It’s that time of year in which you’re either feeling good about being ahead of tax season or you’re nervously planning a way around the impending deadline. If you’re in the latter situation, you may be considering filing an extension. But, before you do, please note the following two major mistakes business owners often make when deciding to file an extension.

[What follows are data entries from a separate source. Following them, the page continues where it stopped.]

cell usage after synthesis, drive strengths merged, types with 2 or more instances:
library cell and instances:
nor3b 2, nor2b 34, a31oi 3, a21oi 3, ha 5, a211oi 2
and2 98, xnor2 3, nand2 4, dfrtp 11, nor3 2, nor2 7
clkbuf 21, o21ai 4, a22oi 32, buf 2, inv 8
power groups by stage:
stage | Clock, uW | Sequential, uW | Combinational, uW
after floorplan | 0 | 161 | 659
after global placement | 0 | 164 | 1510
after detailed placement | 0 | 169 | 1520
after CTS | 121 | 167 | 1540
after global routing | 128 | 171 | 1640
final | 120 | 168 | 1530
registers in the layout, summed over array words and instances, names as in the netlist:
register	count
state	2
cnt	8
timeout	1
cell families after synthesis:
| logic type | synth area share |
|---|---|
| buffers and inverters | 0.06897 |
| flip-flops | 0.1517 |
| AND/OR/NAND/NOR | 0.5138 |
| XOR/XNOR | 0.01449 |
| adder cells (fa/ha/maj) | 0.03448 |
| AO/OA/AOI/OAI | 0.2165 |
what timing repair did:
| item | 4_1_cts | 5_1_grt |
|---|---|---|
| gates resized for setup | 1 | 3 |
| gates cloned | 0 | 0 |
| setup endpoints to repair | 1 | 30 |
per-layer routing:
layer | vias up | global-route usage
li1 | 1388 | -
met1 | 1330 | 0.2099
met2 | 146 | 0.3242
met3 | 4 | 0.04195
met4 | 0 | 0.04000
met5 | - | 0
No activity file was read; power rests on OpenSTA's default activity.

Mistake 1: Filing an extension in order to avoid an audit

It’s a well-spread myth that taxpayers who file early have a higher chance of an audit. And, therefore, that filing an extension means that procrastination could pay off in a lower audit risk. However, that’s simply not true. In fact, audits can – and often do – happen up to two or more years after the tax return date. And, for errors it considers “substantial,” the IRS maintains the right to audit up to six years after the return date. According to the IRS, the real determining factors for whether or not you’re audited are primarily:

1.     Your score based on the Discriminant Inventory Function System (DIF), which is assigned to individual and some corporate tax returns once they’re filed.  The DIF formula is closely guarded, but likely triggers include major income changes and income level (the higher your income level, the more likely you are to be audited). 

2.     Discrepancies between your return and third-party documentation, such as Forms 1099 and W-2. We encourage you to double check – even triple check – your math, and ensure that you and your vendors, contractors and clients (when applicable) are on the same page. The IRS does not value sloppy returns.

Whether you file by the original or the extended due date, these two factors have no impact on your likelihood to be audited.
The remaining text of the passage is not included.